Dataset excerpts

....................

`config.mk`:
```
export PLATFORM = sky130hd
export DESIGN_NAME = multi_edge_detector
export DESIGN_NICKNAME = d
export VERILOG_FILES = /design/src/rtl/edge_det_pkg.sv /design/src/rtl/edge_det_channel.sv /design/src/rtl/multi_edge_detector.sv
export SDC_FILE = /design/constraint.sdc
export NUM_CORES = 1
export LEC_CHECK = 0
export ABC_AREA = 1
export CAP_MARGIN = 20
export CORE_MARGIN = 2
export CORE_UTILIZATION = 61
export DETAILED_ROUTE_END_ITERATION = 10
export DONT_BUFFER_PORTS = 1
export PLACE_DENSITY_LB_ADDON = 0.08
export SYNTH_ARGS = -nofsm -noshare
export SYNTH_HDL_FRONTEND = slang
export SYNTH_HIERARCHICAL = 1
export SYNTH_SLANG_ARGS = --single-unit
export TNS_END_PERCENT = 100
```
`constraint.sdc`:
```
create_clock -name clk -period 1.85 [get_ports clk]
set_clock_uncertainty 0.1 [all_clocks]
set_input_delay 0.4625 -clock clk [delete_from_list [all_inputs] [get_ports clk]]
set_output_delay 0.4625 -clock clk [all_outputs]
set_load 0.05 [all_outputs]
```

....................

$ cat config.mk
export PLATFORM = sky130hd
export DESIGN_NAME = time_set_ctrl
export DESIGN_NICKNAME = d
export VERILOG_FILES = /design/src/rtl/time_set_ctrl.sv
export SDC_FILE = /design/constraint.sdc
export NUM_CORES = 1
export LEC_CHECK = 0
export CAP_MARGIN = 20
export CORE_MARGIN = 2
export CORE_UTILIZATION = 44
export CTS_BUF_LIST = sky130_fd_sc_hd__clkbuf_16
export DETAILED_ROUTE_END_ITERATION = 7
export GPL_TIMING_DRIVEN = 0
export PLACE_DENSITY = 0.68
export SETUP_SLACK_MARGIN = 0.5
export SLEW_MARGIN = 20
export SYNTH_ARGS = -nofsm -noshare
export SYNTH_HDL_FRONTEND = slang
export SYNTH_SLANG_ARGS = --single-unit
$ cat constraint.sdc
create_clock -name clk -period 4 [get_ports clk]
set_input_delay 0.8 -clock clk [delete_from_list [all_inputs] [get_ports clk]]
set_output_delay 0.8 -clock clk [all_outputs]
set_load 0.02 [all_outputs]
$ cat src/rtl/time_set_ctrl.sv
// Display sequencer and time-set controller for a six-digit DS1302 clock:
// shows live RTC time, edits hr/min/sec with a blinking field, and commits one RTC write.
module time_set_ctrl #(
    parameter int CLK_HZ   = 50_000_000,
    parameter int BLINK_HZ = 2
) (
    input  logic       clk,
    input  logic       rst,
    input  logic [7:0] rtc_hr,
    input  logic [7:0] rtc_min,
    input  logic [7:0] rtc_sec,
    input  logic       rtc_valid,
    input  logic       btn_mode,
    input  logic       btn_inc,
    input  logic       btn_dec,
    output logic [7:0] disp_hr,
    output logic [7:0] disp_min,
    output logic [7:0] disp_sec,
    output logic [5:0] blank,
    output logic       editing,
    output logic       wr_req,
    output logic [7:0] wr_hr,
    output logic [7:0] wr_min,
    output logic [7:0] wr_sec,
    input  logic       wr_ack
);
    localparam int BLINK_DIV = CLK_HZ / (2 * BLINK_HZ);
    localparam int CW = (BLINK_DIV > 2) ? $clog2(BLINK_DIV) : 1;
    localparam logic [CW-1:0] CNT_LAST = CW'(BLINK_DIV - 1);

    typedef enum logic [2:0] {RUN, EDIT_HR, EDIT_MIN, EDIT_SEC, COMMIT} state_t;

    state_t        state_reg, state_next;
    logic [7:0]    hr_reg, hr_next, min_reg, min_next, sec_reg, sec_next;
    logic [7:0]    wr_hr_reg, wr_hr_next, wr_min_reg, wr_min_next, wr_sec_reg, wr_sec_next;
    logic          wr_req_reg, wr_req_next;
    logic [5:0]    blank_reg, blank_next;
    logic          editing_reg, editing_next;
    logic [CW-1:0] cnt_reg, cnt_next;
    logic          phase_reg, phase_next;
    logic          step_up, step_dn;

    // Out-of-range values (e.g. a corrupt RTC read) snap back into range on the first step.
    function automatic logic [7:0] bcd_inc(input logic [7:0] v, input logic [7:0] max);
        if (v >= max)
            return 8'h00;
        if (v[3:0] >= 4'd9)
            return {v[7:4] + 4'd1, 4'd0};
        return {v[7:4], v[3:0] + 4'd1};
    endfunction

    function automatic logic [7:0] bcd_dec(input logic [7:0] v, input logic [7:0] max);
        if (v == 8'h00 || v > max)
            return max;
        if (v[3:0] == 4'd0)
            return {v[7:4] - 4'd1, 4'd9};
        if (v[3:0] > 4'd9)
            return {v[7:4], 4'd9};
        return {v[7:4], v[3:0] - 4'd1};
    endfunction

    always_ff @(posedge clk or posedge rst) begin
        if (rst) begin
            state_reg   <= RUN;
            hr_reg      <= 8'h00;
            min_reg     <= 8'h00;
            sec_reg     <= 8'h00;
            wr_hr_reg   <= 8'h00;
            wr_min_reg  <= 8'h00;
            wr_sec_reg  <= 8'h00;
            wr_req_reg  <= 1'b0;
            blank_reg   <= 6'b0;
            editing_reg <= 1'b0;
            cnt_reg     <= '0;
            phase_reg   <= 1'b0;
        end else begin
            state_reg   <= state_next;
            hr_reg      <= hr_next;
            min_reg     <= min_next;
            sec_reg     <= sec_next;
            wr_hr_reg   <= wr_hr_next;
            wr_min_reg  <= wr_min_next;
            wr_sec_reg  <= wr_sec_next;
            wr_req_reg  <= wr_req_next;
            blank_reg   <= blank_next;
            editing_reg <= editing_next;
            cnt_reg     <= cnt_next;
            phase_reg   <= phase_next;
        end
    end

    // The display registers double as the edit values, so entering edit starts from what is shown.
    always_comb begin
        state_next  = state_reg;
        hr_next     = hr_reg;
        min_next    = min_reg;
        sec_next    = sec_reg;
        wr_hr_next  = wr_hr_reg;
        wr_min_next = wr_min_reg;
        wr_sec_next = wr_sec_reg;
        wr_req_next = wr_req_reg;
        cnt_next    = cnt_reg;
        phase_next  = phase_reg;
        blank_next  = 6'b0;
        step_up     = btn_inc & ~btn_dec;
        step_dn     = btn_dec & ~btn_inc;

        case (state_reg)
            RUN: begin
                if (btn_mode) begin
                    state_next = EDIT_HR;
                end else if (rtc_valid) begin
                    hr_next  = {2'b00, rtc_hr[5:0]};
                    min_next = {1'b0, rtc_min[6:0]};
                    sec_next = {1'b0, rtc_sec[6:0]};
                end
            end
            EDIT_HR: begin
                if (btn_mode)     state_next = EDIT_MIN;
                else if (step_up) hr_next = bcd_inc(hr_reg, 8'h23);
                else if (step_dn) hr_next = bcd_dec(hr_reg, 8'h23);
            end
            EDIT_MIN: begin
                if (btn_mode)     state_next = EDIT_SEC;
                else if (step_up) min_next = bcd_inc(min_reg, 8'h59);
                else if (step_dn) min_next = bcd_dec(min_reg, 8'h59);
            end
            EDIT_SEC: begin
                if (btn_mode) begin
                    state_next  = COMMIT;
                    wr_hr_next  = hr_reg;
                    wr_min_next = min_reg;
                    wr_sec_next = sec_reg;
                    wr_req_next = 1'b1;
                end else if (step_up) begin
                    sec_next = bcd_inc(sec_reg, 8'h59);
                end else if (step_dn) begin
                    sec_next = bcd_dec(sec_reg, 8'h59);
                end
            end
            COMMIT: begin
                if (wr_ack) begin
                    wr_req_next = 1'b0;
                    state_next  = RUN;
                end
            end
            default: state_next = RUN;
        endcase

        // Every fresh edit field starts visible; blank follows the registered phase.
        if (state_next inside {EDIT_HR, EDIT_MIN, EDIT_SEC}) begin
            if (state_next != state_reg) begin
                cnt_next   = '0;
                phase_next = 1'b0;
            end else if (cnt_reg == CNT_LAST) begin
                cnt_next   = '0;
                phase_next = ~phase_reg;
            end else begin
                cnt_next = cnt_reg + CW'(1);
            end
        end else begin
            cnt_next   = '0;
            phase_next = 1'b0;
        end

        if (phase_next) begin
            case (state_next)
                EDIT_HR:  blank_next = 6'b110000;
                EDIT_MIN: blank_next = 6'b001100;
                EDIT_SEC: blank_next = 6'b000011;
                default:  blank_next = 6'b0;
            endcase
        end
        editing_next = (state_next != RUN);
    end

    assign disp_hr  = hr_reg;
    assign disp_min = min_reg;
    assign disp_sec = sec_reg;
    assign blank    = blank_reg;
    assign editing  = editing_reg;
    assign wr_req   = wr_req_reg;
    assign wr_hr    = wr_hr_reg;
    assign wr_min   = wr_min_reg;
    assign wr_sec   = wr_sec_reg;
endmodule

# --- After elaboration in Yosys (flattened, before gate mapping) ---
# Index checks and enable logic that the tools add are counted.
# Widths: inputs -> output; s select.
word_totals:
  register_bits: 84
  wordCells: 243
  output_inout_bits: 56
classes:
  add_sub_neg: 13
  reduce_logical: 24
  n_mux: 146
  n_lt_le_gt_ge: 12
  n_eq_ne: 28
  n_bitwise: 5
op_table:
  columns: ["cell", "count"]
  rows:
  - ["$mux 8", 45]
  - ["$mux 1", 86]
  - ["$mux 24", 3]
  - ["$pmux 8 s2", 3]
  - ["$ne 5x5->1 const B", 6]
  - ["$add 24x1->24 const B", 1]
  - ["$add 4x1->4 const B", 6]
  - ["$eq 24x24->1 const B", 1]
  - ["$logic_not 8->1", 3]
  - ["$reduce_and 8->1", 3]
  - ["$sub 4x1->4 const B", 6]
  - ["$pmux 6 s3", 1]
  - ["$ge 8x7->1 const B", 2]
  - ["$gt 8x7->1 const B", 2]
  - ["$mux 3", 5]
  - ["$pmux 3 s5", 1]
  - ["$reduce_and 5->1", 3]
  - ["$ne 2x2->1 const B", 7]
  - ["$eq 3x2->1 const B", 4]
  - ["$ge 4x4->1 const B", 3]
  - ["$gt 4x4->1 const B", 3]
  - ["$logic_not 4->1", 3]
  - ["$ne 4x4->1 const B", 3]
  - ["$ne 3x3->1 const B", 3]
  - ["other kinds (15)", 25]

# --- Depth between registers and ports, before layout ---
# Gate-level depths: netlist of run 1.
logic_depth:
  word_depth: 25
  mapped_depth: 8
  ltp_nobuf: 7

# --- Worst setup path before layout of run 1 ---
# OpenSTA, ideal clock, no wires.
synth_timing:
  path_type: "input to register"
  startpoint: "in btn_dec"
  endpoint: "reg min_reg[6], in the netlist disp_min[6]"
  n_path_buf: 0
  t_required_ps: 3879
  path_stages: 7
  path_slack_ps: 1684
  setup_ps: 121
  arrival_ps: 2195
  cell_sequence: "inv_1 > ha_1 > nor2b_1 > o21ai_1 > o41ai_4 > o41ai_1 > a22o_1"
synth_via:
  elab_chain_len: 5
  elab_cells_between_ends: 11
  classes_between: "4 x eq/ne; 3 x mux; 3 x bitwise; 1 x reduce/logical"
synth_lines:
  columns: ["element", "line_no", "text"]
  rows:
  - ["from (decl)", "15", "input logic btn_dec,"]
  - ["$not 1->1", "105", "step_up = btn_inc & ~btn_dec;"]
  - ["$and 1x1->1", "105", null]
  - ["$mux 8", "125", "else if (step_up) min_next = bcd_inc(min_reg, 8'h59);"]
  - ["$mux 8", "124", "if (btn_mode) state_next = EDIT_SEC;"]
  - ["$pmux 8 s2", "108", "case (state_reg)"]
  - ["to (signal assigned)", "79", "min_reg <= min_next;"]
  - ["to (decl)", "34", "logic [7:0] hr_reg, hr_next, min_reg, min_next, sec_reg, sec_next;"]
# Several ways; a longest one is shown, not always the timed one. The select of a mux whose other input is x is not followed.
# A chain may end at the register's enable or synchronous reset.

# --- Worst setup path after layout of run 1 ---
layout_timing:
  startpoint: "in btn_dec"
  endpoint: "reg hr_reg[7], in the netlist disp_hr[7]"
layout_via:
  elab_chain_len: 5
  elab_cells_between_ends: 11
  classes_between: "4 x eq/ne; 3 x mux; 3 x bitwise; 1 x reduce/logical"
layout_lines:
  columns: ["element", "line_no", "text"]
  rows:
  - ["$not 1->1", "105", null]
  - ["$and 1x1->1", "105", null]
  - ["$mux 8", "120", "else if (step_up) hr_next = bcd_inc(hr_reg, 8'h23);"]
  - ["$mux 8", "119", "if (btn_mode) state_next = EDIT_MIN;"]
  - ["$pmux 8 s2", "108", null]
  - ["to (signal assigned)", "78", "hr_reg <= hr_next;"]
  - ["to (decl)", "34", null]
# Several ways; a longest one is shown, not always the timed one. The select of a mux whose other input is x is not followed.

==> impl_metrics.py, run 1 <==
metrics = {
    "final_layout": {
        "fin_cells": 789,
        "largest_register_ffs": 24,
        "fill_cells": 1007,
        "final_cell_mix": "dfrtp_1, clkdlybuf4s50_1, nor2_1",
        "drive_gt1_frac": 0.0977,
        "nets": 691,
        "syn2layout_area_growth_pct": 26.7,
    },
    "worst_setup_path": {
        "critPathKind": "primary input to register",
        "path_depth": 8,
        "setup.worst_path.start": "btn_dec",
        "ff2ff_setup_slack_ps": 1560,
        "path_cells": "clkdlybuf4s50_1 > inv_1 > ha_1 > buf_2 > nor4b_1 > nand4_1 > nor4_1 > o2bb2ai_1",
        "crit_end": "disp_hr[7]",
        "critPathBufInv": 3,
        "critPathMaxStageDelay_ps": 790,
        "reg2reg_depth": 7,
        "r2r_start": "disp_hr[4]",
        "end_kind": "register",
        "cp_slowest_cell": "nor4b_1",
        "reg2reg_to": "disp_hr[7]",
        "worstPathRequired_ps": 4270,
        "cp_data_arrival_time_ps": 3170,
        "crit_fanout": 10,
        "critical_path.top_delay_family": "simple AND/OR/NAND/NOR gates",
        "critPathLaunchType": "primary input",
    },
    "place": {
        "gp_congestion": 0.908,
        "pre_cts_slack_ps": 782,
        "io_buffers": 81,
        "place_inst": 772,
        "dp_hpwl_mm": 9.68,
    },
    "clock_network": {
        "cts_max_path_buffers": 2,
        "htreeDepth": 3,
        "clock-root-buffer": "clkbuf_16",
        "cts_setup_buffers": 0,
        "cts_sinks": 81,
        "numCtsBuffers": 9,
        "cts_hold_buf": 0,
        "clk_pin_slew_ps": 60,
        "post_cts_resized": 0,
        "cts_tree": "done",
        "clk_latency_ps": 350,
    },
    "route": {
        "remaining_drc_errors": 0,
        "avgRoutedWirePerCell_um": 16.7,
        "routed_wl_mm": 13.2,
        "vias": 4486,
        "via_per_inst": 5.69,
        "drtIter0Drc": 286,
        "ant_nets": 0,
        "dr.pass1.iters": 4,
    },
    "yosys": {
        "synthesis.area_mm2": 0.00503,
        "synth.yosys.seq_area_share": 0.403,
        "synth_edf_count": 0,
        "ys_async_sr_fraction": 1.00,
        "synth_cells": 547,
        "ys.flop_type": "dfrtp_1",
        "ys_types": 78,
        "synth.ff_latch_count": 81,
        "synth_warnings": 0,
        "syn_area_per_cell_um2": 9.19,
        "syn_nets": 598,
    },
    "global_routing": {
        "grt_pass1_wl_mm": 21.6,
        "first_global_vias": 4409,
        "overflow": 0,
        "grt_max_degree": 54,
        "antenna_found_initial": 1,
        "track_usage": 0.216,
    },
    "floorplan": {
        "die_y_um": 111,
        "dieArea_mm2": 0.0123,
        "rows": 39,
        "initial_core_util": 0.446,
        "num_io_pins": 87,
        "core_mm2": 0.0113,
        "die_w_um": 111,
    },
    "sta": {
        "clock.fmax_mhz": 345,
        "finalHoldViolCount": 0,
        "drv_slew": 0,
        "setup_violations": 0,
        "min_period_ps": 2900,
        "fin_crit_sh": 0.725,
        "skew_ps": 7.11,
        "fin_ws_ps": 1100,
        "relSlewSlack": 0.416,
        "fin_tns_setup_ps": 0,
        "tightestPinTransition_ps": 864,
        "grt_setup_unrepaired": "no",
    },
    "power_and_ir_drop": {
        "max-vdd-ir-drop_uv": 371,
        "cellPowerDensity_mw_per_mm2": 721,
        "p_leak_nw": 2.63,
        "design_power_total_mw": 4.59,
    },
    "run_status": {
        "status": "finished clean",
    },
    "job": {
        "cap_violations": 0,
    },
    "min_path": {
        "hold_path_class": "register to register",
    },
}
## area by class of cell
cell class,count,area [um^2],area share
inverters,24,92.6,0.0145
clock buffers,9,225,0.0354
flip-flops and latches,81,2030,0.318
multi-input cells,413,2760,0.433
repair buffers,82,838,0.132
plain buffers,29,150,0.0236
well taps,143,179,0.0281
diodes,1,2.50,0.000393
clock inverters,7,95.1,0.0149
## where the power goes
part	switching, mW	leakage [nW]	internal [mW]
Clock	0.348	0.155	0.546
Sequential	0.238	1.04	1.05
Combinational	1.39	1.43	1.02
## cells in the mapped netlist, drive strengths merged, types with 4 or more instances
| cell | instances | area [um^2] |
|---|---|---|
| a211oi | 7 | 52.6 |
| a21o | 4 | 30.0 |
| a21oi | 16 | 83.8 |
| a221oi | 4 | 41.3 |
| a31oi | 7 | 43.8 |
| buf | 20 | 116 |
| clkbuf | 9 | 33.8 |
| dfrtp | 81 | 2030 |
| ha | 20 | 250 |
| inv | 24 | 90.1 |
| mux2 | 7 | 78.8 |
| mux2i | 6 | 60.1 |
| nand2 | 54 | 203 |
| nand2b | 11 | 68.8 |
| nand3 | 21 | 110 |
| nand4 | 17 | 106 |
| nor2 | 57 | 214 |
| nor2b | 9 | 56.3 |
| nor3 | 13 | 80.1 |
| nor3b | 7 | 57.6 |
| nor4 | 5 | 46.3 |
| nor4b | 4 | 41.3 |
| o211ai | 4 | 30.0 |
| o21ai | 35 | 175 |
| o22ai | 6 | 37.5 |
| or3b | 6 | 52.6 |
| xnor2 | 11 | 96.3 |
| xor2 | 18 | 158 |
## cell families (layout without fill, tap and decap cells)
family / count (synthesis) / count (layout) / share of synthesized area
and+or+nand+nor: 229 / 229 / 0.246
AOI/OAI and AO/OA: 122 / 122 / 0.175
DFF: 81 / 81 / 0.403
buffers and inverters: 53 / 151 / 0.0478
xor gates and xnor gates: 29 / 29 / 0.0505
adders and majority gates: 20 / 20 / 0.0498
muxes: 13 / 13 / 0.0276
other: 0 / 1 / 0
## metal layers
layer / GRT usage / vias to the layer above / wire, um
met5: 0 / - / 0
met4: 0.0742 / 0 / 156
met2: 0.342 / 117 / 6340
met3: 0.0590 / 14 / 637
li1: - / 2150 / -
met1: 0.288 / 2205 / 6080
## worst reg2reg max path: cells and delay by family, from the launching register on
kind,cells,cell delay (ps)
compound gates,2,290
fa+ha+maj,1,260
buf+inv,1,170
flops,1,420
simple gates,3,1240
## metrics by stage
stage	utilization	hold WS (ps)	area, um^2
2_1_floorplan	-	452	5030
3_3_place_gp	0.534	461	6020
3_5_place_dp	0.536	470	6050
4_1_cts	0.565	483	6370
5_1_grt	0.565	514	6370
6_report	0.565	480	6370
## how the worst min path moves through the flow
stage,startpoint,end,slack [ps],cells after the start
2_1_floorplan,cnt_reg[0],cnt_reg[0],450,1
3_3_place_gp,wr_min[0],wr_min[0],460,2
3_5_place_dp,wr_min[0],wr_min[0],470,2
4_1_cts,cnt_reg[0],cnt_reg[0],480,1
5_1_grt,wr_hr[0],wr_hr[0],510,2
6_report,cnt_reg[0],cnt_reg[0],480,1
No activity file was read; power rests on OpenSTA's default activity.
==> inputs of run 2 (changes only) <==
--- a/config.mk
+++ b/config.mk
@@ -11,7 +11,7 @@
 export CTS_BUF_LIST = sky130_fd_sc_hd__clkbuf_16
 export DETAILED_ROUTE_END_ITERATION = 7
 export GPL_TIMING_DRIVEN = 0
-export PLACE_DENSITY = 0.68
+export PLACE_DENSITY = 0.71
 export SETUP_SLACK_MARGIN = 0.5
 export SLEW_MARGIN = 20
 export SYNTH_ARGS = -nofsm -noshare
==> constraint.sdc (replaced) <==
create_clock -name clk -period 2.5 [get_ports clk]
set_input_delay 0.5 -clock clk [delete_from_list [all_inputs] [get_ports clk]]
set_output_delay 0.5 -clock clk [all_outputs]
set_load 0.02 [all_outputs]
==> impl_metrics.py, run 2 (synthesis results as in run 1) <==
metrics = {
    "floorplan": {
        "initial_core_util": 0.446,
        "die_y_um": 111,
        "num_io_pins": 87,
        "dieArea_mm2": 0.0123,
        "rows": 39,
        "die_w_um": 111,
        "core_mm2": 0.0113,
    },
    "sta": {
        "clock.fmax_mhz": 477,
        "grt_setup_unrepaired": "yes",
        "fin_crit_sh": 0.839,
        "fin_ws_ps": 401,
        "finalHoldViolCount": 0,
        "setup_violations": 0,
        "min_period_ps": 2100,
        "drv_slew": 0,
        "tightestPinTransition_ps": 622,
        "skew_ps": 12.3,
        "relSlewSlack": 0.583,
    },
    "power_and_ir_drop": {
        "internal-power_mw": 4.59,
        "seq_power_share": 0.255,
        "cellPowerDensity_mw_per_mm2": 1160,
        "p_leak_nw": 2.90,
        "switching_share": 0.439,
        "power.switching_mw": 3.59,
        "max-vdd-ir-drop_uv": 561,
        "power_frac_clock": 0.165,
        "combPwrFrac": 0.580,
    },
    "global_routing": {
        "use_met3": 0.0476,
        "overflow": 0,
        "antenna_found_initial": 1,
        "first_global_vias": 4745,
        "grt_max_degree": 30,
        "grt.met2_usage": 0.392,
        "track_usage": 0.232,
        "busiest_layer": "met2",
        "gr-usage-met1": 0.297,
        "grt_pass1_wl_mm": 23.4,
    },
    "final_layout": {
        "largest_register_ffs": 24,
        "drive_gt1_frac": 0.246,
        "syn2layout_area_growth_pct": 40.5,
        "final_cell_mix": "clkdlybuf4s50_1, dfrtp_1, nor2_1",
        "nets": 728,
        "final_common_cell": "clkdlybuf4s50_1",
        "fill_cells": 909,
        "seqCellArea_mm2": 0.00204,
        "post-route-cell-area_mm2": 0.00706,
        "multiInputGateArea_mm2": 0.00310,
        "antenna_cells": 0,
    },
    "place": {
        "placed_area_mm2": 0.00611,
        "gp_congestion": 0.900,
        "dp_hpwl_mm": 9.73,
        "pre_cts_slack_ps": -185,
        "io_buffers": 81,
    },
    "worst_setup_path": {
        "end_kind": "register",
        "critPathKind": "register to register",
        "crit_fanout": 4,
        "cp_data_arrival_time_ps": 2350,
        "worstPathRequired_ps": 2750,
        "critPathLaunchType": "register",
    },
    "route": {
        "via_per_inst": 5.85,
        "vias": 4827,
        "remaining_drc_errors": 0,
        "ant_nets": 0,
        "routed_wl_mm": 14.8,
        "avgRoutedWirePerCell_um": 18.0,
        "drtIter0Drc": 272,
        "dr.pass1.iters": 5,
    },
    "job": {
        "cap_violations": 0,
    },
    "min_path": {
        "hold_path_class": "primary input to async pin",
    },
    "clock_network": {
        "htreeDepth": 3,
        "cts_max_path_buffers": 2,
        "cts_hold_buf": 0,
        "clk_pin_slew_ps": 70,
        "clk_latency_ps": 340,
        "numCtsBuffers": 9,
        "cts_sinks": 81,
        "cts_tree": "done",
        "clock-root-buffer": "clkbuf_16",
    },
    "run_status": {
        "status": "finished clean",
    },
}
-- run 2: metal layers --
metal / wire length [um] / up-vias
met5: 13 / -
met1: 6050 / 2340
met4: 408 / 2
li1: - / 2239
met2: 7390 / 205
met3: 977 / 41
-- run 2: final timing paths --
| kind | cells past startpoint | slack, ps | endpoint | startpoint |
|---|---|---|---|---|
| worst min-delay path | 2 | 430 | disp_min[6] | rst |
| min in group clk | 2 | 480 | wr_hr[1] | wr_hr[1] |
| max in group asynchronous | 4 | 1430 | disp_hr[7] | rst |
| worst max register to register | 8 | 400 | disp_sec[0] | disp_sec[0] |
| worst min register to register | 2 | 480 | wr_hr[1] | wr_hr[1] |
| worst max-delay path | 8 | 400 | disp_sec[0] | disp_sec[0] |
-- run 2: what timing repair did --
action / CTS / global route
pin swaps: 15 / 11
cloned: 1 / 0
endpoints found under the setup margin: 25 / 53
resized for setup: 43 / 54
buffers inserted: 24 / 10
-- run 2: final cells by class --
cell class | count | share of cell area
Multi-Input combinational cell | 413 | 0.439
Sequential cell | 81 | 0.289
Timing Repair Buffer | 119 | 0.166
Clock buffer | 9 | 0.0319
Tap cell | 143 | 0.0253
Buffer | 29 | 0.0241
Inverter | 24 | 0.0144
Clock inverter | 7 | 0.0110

....................

__YOUR INSTRUCTIONS__
Write down, word for word, the lines above from the one containing "nand3 | 21 | 110 |" through the one containing "## worst reg2reg", both ends included.

__ANSWER BOX__
| nand3 | 21 | 110 |
| nand4 | 17 | 106 |
| nor2 | 57 | 214 |
| nor2b | 9 | 56.3 |
| nor3 | 13 | 80.1 |
| nor3b | 7 | 57.6 |
| nor4 | 5 | 46.3 |
| nor4b | 4 | 41.3 |
| o211ai | 4 | 30.0 |
| o21ai | 35 | 175 |
| o22ai | 6 | 37.5 |
| or3b | 6 | 52.6 |
| xnor2 | 11 | 96.3 |
| xor2 | 18 | 158 |
## cell families (layout without fill, tap and decap cells)
family / count (synthesis) / count (layout) / share of synthesized area
and+or+nand+nor: 229 / 229 / 0.246
AOI/OAI and AO/OA: 122 / 122 / 0.175
DFF: 81 / 81 / 0.403
buffers and inverters: 53 / 151 / 0.0478
xor gates and xnor gates: 29 / 29 / 0.0505
adders and majority gates: 20 / 20 / 0.0498
muxes: 13 / 13 / 0.0276
other: 0 / 1 / 0
## metal layers
layer / GRT usage / vias to the layer above / wire, um
met5: 0 / - / 0
met4: 0.0742 / 0 / 156
met2: 0.342 / 117 / 6340
met3: 0.0590 / 14 / 637
li1: - / 2150 / -
met1: 0.288 / 2205 / 6080
## worst reg2reg max path: cells and delay by family, from the launching register on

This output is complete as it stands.